Data source: NYC Open Data Portal — NYPD Shooting Incident Data (Historic)
Let’s retrieve the data.
endpoint <- "https://data.cityofnewyork.us/resource/833y-fsy8.json"
resp <- httr::GET(
endpoint,
query = list(
"$select" = paste(
c("occur_date","occur_time","boro","precinct",
"perp_race","vic_race","vic_sex","longitude","latitude"),
collapse = ","
),
"$limit" = 30000,
"$order" = "occur_date DESC"
)
)
httr::stop_for_status(resp)
txt <- httr::content(resp, as = "text", encoding = "UTF-8")
shooting_data <- jsonlite::fromJSON(txt, flatten = TRUE)
names(shooting_data) <- make.names(names(shooting_data), unique = TRUE) # safety
Let’s make all boroughs in the dataset lowercase. Let’s also turn the ‘occur_time’ column into three columns to separate the hour, minute, and second the shooting occurred. This will help us determine whether the shooting occurred in the morning, afternoon, or evening.
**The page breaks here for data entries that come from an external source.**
Source: an optimization exercise on an open RTL-to-GDS flow (aim: a short achievable clock period and few clock cycles). Production flows keep margins and buffers that such runs may drop.
Function was checked by simulation only, so behaviour that the tests miss may differ from the original.
Power and IR drop assume default switching activity.

===== design.v =====
`default_nettype none
package rsc_pkg;
    typedef logic [16-1:0]    word_t;
    typedef logic [3-1:0] reg_idx_t;
    typedef enum logic [3-1:0] {
        OP_ADD  = 3'd0,
        OP_ADDI = 3'd1,
        OP_NAND = 3'd2,
        OP_LUI  = 3'd3,
        OP_SW   = 3'd4,
        OP_LW   = 3'd5,
        OP_BEQ  = 3'd6,
        OP_JALR = 3'd7
    } opcode_e;
    typedef struct packed {
        logic  valid;
        word_t pc;
        word_t inst;
    } if_id_t;
    typedef struct packed {
        logic     valid;
        word_t    pc;
        opcode_e  opcode;
        reg_idx_t tgt;
        reg_idx_t src1;
        reg_idx_t src2;
        word_t    opnd1;      
        word_t    opnd2;
        word_t    imm;
    } id_ex_t;
    typedef struct packed {
        logic     valid;
        word_t    pc;
        opcode_e  opcode;
        reg_idx_t tgt;
        word_t    alu_result;
        word_t    st_data;
        logic     eq;
        word_t    imm;
    } ex_mem_t;
    typedef struct packed {
        logic     valid;
        reg_idx_t tgt;
        word_t    result;
    } mem_wb_t;
endpackage
`default_nettype wire
`timescale 1ns/1ps
`default_nettype none
module rsc_core (
    input  wire logic           i_clk,
    input  wire logic           i_rst,
    input  wire rsc_pkg::word_t i_inst,
    output rsc_pkg::word_t      o_pc,
    input  wire rsc_pkg::word_t i_mem_rd_data,
    output rsc_pkg::word_t      o_mem_addr,
    output rsc_pkg::word_t      o_mem_wr_data,
    output logic                o_mem_wr_en
);
    localparam int BTB_N = 16;
    logic [15:0] r_pc;
    logic        r_ras_v;
    logic [15:0] r_ras;
    logic        r_btb_v   [BTB_N];
    logic [3:0]  r_btb_tag [BTB_N];     
    logic [15:0] r_btb_tgt [BTB_N];
    logic        d_v;
    logic [15:0] d_pc;
    logic [15:0] d_inst;
    logic        d_ptaken;      
    logic        d_jpv;         
    logic [15:0] d_jtgt;
    logic        e_v;
    logic [15:0] e_pc;
    logic        e_wr;
    logic [2:0]  e_dst;
    logic        e_ld;
    logic        e_st;
    logic        e_beq;
    logic        e_jalr;
    logic        e_nand;
    logic        e_sela;        
    logic        e_selb;
    logic [15:0] e_opa;
    logic [15:0] e_opb;
    logic        e_asel;        
    logic        e_bsel;
    logic [15:0] e_aop;
    logic [15:0] e_bop;
    logic        e_ptaken;
    logic [15:0] e_alt;         
    logic        e_jpv;
    logic        e_mb_ab_n, e_mb_ab_t, e_mb_1b_n, e_mb_1b_t, e_mb_1a_n, e_mb_1a_t, e_mb_11_n;
    logic        e_mj_1, e_mj_a, e_mj_np;
    logic [15:0] e_jtgt;
    logic        x1_wr;
    logic [2:0]  x1_dst;
    logic        x1_ld;
    logic        x1_eld;        
    logic        e_eld;
    logic        e_fld;         
    logic        d_fld;
    logic [15:0] r_maddr;
    logic        x1_st;
    logic [15:0] x1_res;
    logic [15:0] x1_sd;
    logic        x2_wr;
    logic [2:0]  x2_dst;
    logic        x2_ld;
    logic [15:0] x2_res;
    logic        x3_wr;
    logic [2:0]  x3_dst;
    logic [15:0] x3_val;
    logic [15:0] r_rf [1:7];
    logic [2:0]  f_op;
    logic        f_beq;
    logic        f_jalr;
    logic        f_ptaken;
    logic [15:0] f_inc;
    logic [15:0] f_btgt;
    logic [3:0]  f_idx;
    logic        f_btb_hit;
    logic        f_use_ras;
    logic        f_jpv;
    logic [15:0] f_jtgt;
    logic [15:0] f_pred;
    assign o_pc = r_pc;
    assign f_op     = i_inst[15:13];
    assign f_beq    = f_op == 3'd6;
    assign f_jalr   = f_op == 3'd7;
    assign f_ptaken = f_beq && (i_inst[12:10] == i_inst[9:7] || i_inst[6]);
    logic [6:0]  f_lo;
    logic        f_lo_co;
    logic [8:0]  f_hi_inc;
    logic [8:0]  f_hi_dec;
    logic [8:0]  f_hi;
    rsc_inc #(.W(16)) u_f_inc (.i_a(r_pc), .i_dec(1'b0), .o_s(f_inc));
    rsc_inc #(.W(9)) u_f_hi_inc (.i_a(r_pc[15:7]), .i_dec(1'b0), .o_s(f_hi_inc));
    rsc_inc #(.W(9)) u_f_hi_dec (.i_a(r_pc[15:7]), .i_dec(1'b1), .o_s(f_hi_dec));
    rsc_ksa #(.W(7), .CI(1'b1)) u_f_lo (.i_a(r_pc[6:0]), .i_b(i_inst[6:0]), .o_s(f_lo),
                                        .o_co(f_lo_co));
    always_comb begin
        f_btgt[6:0] = f_lo;
        f_btgt[15:7] = f_hi;
    end
    logic        r_bq_v;
    logic        r_bq_hit;
    logic [15:0] r_bq_tgt;
    logic        q_hit;
    logic [15:0] q_tgt;
    assign f_idx     = r_pc[3:0];
    assign q_hit     = r_btb_v[f_idx] && r_btb_tag[f_idx] == r_pc[7:4];
    assign q_tgt     = r_btb_tgt[f_idx];
    assign f_btb_hit = r_bq_v && r_bq_hit;
    assign f_use_ras = r_ras_v && i_inst[12:10] == 3'd0;
    assign f_jpv     = f_jalr && (f_use_ras || f_btb_hit);
    assign f_jtgt    = f_use_ras ? r_ras : r_bq_tgt;
    logic [8:0]  f_hi_c1, f_hi_c0;
    assign f_hi_c1 = i_inst[6] ? r_pc[15:7] : f_hi_inc;
    assign f_hi_c0 = i_inst[6] ? f_hi_dec : r_pc[15:7];
    for (genvar i = 0; i < 9; i++) begin : g_fhi
        rsc_g_mux2 u_m (.i_s(f_lo_co), .i_d1(f_hi_c1[i]), .i_d0(f_hi_c0[i]), .o_y(f_hi[i]));
    end
    logic [15:0] f_nonbr;
    assign f_nonbr = f_jpv ? f_jtgt : f_inc;
    assign f_pred  = f_ptaken ? f_btgt : f_nonbr;
    logic [2:0]  f_srca;
    logic [2:0]  f_srcb;
    logic        f_wr;
    logic [3:0]  f_ha;               
    logic [3:0]  f_hb;
    assign f_srca = (f_op == 3'd3) ? 3'd0 : i_inst[9:7];
    assign f_srcb = (f_op == 3'd0 || f_op == 3'd2) ? i_inst[2:0] :
                    ((f_op == 3'd4 || f_op == 3'd6) ? i_inst[12:10] : 3'd0);
    assign f_wr   = !(f_op == 3'd4 || f_op == 3'd6) && i_inst[12:10] != 3'd0;
    logic [2:0]  d_op;
    logic [2:0]  d_ra;
    logic        d_add, d_nand, d_lui, d_sw, d_lw, d_beq, d_jalr;
    logic [2:0]  d_srca;             
    logic [2:0]  d_srcb;
    logic        d_wr;
    logic [3:0]  d_ha;               
    logic [3:0]  d_hb;
    logic [15:0] d_imm;
    logic [15:0] d_link;
    assign d_op   = d_inst[15:13];
    assign d_ra   = d_inst[12:10];
    assign d_add  = d_op == 3'd0;
    assign d_nand = d_op == 3'd2;
    assign d_lui  = d_op == 3'd3;
    assign d_sw   = d_op == 3'd4;
    assign d_lw   = d_op == 3'd5;
    assign d_beq  = d_op == 3'd6;
    assign d_jalr = d_op == 3'd7;
    rsc_inc #(.W(16)) u_d_link (.i_a(d_pc), .i_dec(1'b0), .o_s(d_link));
    logic [15:0] d_btgt;
    rsc_ksa #(.W(16), .CI(1'b1)) u_d_btgt (.i_a(d_pc), .i_b({{9{d_inst[6]}}, d_inst[6:0]}),
                                           .o_s(d_btgt), .o_co());
    always_comb begin
        if (d_lui)
            d_imm = {d_inst[9:0], 6'd0};
        else if (d_jalr)
            d_imm = d_link;
        else
            d_imm = {{9{d_inst[6]}}, d_inst[6:0]};
    end
    assign f_ha = {d_v && d_wr && d_ra == f_srca, e_v && e_wr && e_dst == f_srca,
                   x1_wr && x1_dst == f_srca, x2_wr && x2_dst == f_srca};
    assign f_hb = {d_v && d_wr && d_ra == f_srcb, e_v && e_wr && e_dst == f_srcb,
                   x1_wr && x1_dst == f_srcb, x2_wr && x2_dst == f_srcb};
    logic        a_e, a_1, a_2, a_3;
    logic        b_e, b_1, b_2, b_3;
    logic        a_stall, b_stall;
    logic        a_ready;            
    logic [15:0] a_reg, b_reg;       
    logic [15:0] a_val, b_val;       
    logic        a_ldin, b_ldin;
    logic [15:0] a_rf, b_rf;
    assign {a_e, a_1, a_2, a_3} = d_ha;
    assign {b_e, b_1, b_2, b_3} = d_hb;
    assign a_stall = a_e ? (e_ld && !e_fld) : (a_1 && x1_ld && !x1_eld);
    assign b_stall = b_e ? (e_ld && !e_fld) : (b_1 && x1_ld && !x1_eld);
    assign a_ldin  = a_e ? e_fld : (a_1 ? x1_eld : (a_2 && x2_ld));
    assign b_ldin  = b_e ? e_fld : (b_1 ? x1_eld : (b_2 && x2_ld));
    assign a_ready = !a_e && !(a_1 && x1_ld) && !a_ldin;
    assign a_rf = (d_srca == 3'd0) ? 16'd0 : r_rf[d_srca];
    assign b_rf = (d_srcb == 3'd0) ? 16'd0 : r_rf[d_srcb];
    always_comb begin
        if (a_1)
            a_reg = x1_res;
        else if (a_2)
            a_reg = x2_res;
        else if (a_3)
            a_reg = x3_val;
        else
            a_reg = a_rf;
        if (b_1)
            b_reg = x1_res;
        else if (b_2)
            b_reg = x2_res;
        else if (b_3)
            b_reg = x3_val;
        else
            b_reg = b_rf;
    end
    assign a_val = a_ldin ? i_mem_rd_data : a_reg;
    assign b_val = b_ldin ? i_mem_rd_data : b_reg;
    logic        d_sa, d_sb, d_jpvn;
    assign d_sa   = a_e && !e_fld;
    assign d_sb   = b_e && !e_fld;
    assign d_jpvn = d_jpv || a_ready || a_ldin;
    logic [15:0] d_nimm;
    logic        d_zero;
    rsc_inc #(.W(16)) u_d_nimm (.i_a(~{{9{d_inst[6]}}, d_inst[6:0]}), .i_dec(1'b0), .o_s(d_nimm));
    assign d_zero = d_v && d_op == 3'd1 && d_wr && a_ready && a_reg == d_nimm;
    logic        stall;
    logic        redir_d;
    logic        redir_e;
    logic [15:0] tgt_e;
    assign stall   = d_v && (a_stall || b_stall);
    logic        redir_dj;
    logic        redir_dz;
    logic [15:0] tgt_d;
    assign redir_dj = d_v && d_jalr && !d_jpv && (a_ready || a_ldin);
    logic        r_zv;
    logic [2:0]  r_zr;
    assign redir_dz = d_v && d_beq && !d_ptaken && r_zv && !stall &&
                      ((d_ra == r_zr && d_inst[9:7] == 3'd0) || (d_inst[9:7] == r_zr && d_ra == 3'd0));
    assign redir_d  = redir_dj || redir_dz;
    logic        d_pt;               
    assign d_pt     = d_ptaken || redir_dz;
    assign tgt_d    = d_jalr ? a_val : d_btgt;
    logic        d_eld;
    logic        e_port;         
    assign e_port = e_v && (e_st || (e_ld && !e_eld && !e_fld));
    assign d_eld = d_v && d_lw && d_inst[9:7] == 3'd0 && !d_fld && !e_port;
    logic        f_issue;
    assign f_issue = f_op == 3'd5 && i_inst[9:7] == 3'd0 && !stall && !d_eld &&
                     !e_port && !(d_v && d_sw);
    logic [15:0] x_fa, x_fb;
    logic [15:0] x_a, x_b;
    logic [15:0] x_res;
    logic        x_eq;
    logic        x_jok;
    assign x_fa  = e_sela ? x1_res : e_opa;
    assign x_fb  = e_selb ? x1_res : e_opb;
    assign x_a   = e_asel ? x1_res : e_aop;
    assign x_b   = e_bsel ? x1_res : e_bop;
    logic [15:0] x_sum;
    rsc_ksa #(.W(16), .CI(1'b0)) u_x_add (.i_a(x_a), .i_b(x_b), .o_s(x_sum), .o_co());
    logic [15:0] x_alu;
    assign x_alu = e_nand ? ~(x_a & x_b) : x_sum;
    assign x_res = e_fld ? i_mem_rd_data : x_alu;
    logic [15:0] m_early;
    assign m_early = f_issue ? {{9{i_inst[6]}}, i_inst[6:0]} : {{9{d_inst[6]}}, d_inst[6:0]};
    logic        x_eq_1b, x_eq_1a, x_eq_ab, x_jk_1, x_jk_a;
    rsc_eq u_eq_1b (.i_a(x1_res), .i_b(e_opb), .o_eq(x_eq_1b));
    rsc_eq u_eq_1a (.i_a(x1_res), .i_b(e_opa), .o_eq(x_eq_1a));
    rsc_eq u_eq_ab (.i_a(e_opa), .i_b(e_opb), .o_eq(x_eq_ab));
    rsc_eq u_jk_1 (.i_a(x1_res), .i_b(e_jtgt), .o_eq(x_jk_1));
    rsc_eq u_jk_a (.i_a(e_opa), .i_b(e_jtgt), .o_eq(x_jk_a));
    always_comb begin
        if (e_sela && e_selb)
            x_eq = 1'b1;
        else if (e_sela)
            x_eq = x_eq_1b;
        else if (e_selb)
            x_eq = x_eq_1a;
        else
            x_eq = x_eq_ab;
    end
    logic [7:0]  e_key;
    rsc_inc #(.W(8)) u_e_key (.i_a(e_pc[7:0]), .i_dec(1'b1), .o_s(e_key));
    assign x_jok = e_jpv && (e_sela ? x_jk_1 : x_jk_a);
    rsc_redir u_redir (
        .i_t ({e_mb_ab_n, e_mb_ab_t, e_mb_1b_n, e_mb_1b_t, e_mb_1a_n, e_mb_1a_t, e_mj_1, e_mj_a}),
        .i_c ({x_eq_ab, !x_eq_ab, x_eq_1b, !x_eq_1b, x_eq_1a, !x_eq_1a, !x_jk_1, !x_jk_a}),
        .i_k ({e_mb_11_n, e_mj_np}),
        .i_v (e_v),
        .o_y (redir_e)
    );
    assign tgt_e   = e_jalr ? x_fa : e_alt;
    logic [15:0] pc_next;
    logic        pc_sel_f;
    logic        pc_s_bt, pc_s_nb, pc_s_e, pc_s_d, pc_s_h;
    logic [15:0] pc_rest;
    assign pc_sel_f = !(redir_d || stall);
    assign pc_s_bt  = !i_rst && pc_sel_f && f_ptaken;
    assign pc_s_nb  = !i_rst && pc_sel_f && !f_ptaken;
    assign pc_s_e   = !i_rst && redir_e;
    assign pc_s_d   = !i_rst && redir_d;
    assign pc_s_h   = !i_rst && !redir_d && stall;
    for (genvar i = 0; i < 16; i++) begin : g_pcn
        rsc_g_ao5 u_m (.i_s0(pc_s_bt), .i_d0(f_btgt[i]), .i_s1(pc_s_nb), .i_d1(f_nonbr[i]),
                       .i_s2(1'b0), .i_d2(1'b0), .i_s3(pc_s_d), .i_d3(tgt_d[i]),
                       .i_s4(pc_s_h), .i_d4(r_pc[i]), .o_y(pc_rest[i]));
        rsc_g_mux2 u_e (.i_s(pc_s_e), .i_d1(tgt_e[i]), .i_d0(pc_rest[i]), .o_y(pc_next[i]));
    end
    assign o_mem_addr    = r_maddr;
    assign o_mem_wr_data = x1_sd;
    assign o_mem_wr_en   = x1_st;
    always_ff @(posedge i_clk) begin
        r_pc <= pc_next;
        r_zv <= d_zero && !stall && !i_rst;
        r_zr <= d_ra;
        r_bq_v <= !redir_e && ((pc_s_nb && !f_jpv) || (r_bq_v && pc_s_h));
        if (!stall) begin
            r_bq_hit <= q_hit;
            r_bq_tgt <= q_tgt;
        end
        if (i_rst || redir_e)
            d_v <= 1'b0;
        else if (!stall)
            d_v <= !redir_d;
        if (!stall) begin
            d_pc     <= r_pc;
            d_inst   <= i_inst;
            d_ptaken <= f_ptaken;
            d_jpv    <= f_jpv;
            d_jtgt   <= f_jtgt;
            d_fld    <= f_issue;
            d_srca   <= f_srca;
            d_srcb   <= f_srcb;
            d_wr     <= f_wr;
            d_ha     <= f_ha;
            d_hb     <= f_hb;
        end else begin
            d_ha     <= {1'b0, d_ha[3:1]};
            d_hb     <= {1'b0, d_hb[3:1]};
        end
        if (i_rst || redir_e || stall || !d_v)
            e_v <= 1'b0;
        else
            e_v <= 1'b1;
        if (i_rst || stall || !d_v) begin
            e_wr   <= 1'b0;
            e_ld   <= 1'b0;
            e_st   <= 1'b0;
            e_beq  <= 1'b0;
            e_jalr <= 1'b0;
            e_mb_ab_n <= 1'b0;
            e_mb_ab_t <= 1'b0;
            e_mb_1b_n <= 1'b0;
            e_mb_1b_t <= 1'b0;
            e_mb_1a_n <= 1'b0;
            e_mb_1a_t <= 1'b0;
            e_mb_11_n <= 1'b0;
            e_mj_1    <= 1'b0;
            e_mj_a    <= 1'b0;
            e_mj_np   <= 1'b0;
        end else begin
            e_wr   <= d_wr;
            e_ld   <= d_lw;
            e_st   <= d_sw;
            e_beq  <= d_beq;
            e_jalr <= d_jalr;
            e_mb_ab_n <= d_beq && !d_sa && !d_sb && !d_pt;
            e_mb_ab_t <= d_beq && !d_sa && !d_sb && d_pt;
            e_mb_1b_n <= d_beq && d_sa && !d_sb && !d_pt;
            e_mb_1b_t <= d_beq && d_sa && !d_sb && d_pt;
            e_mb_1a_n <= d_beq && !d_sa && d_sb && !d_pt;
            e_mb_1a_t <= d_beq && !d_sa && d_sb && d_pt;
            e_mb_11_n <= d_beq && d_sa && d_sb && !d_pt;
            e_mj_1    <= d_jalr && d_sa && d_jpvn;
            e_mj_a    <= d_jalr && !d_sa && d_jpvn;
            e_mj_np   <= d_jalr && !d_jpvn;
        end
        e_pc     <= d_pc;
        e_dst    <= d_ra;
        e_nand   <= d_nand;
        e_sela   <= d_sa;
        e_selb   <= b_e && !e_fld;
        e_opa    <= a_val;
        e_opb    <= b_val;
        e_asel   <= a_e && !e_fld && !d_jalr;
        e_bsel   <= b_e && !e_fld && (d_add || d_nand);
        e_aop    <= d_jalr ? 16'd0 : a_val;
        e_bop    <= (d_add || d_nand) ? b_val : d_imm;
        e_ptaken <= d_pt;
        e_alt    <= d_pt ? d_link : d_btgt;
        e_jpv    <= d_jpvn;
        if (i_rst || stall || !d_v)
            e_eld <= 1'b0;
        else
            e_eld <= d_eld;
        if (i_rst || stall || !d_v)
            e_fld <= 1'b0;
        else
            e_fld <= d_fld;
        r_maddr  <= (f_issue || d_eld) ? m_early : x_alu;
        e_jtgt   <= d_jpv ? d_jtgt : a_val;
        if (i_rst) begin
            x1_wr <= 1'b0;
            x1_ld <= 1'b0;
            x1_eld <= 1'b0;
            x1_st <= 1'b0;
        end else begin
            x1_wr <= e_v && e_wr;
            x1_ld <= e_v && e_ld && !e_fld;
            x1_eld <= e_v && e_eld;
            x1_st <= e_v && e_st;
        end
        x1_dst <= e_dst;
        x1_res <= x_res;
        x1_sd  <= x_fb;
        if (i_rst) begin
            x2_wr <= 1'b0;
            x2_ld <= 1'b0;
        end else begin
            x2_wr <= x1_wr;
            x2_ld <= x1_ld && !x1_eld;
        end
        x2_dst <= x1_dst;
        x2_res <= x1_eld ? i_mem_rd_data : x1_res;
        if (i_rst)
            x3_wr <= 1'b0;
        else
            x3_wr <= x2_wr;
        x3_dst <= x2_dst;
        x3_val <= x2_ld ? i_mem_rd_data : x2_res;
        for (int i = 1; i < 8; i++)
            if (x3_wr && x3_dst == 3'(i))
                r_rf[i] <= x3_val;
        if (i_rst)
            r_ras_v <= 1'b0;
        else if (d_v && d_jalr && d_ra != 3'd0 && !stall && !redir_e)
            r_ras_v <= 1'b1;
        if (d_jalr && d_ra != 3'd0 && !stall)
            r_ras <= d_link;
        for (int i = 0; i < BTB_N; i++) begin
            if (i_rst)
                r_btb_v[i] <= 1'b0;
            else if (e_v && e_jalr && e_key[3:0] == 4'(i))
                r_btb_v[i] <= 1'b1;
            if (e_jalr && e_key[3:0] == 4'(i)) begin
                r_btb_tag[i] <= e_key[7:4];
                r_btb_tgt[i] <= x_fa;
            end
        end
    end
endmodule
shooting_data <- shooting_data %>%
mutate(boro = str_to_lower(boro))
shooting_data <- shooting_data %>% separate(
col = occur_time,
into = c("Hour","Minute","Second"),
sep = ":"
)
shooting_data <- shooting_data %>%
mutate(time_of_day = case_when(
Hour >= 4 & Hour < 12 ~ "Morning",
Hour >= 12 & Hour < 20 ~ "Afternoon",
Hour >= 20 | Hour < 4 ~ "Night"
))
shooting_data <- shooting_data %>%
mutate(
Hour_num = as.numeric(Hour),
time_of_day = case_when(
Hour_num >= 4 & Hour_num < 12 ~ "Morning",
Hour_num >= 12 & Hour_num < 20 ~ "Afternoon",
TRUE ~ "Night"
),
time_of_day = factor(time_of_day, levels = c("Morning", "Afternoon", "Night"))
)
Here’s some basic insights into the data. You can see which borough had the most shootings in raw numbers and in percentage. We can also see which precincts had the most shootings.
shooting_data %>%
count(boro)
## boro n
## 1 bronx 8834
## 2 brooklyn 11685
## 3 manhattan 3977
## 4 queens 4426
## 5 staten island 822
shooting_data %>%
count(boro) %>%
mutate(pct = n / sum(n) * 100)
## boro n pct
## 1 bronx 8834 29.700108
## 2 brooklyn 11685 39.285234
## 3 manhattan 3977 13.370764
## 4 queens 4426 14.880312
## 5 staten island 822 2.763583
shooting_data %>%
count(precinct) %>%
arrange(desc(n)) %>%
head(10)
## precinct n
## 1 75 1680
## 2 73 1561
## 3 67 1288
## 4 44 1159
## 5 79 1073
## 6 47 1048
## 7 46 1044
## 8 40 1002
## 9 42 936
## 10 48 879
shooting_data %>%
filter(boro == "brooklyn") %>%
count(precinct) %>%
arrange(desc(n)) %>%
head(10)
## precinct n
## 1 75 1680
## 2 73 1561
## 3 67 1288
## 4 79 1073
## 5 77 856
## 6 81 839
## 7 71 609
## 8 83 528
## 9 69 503
## 10 70 491
Feast your eyes on this table and these incredible graphs.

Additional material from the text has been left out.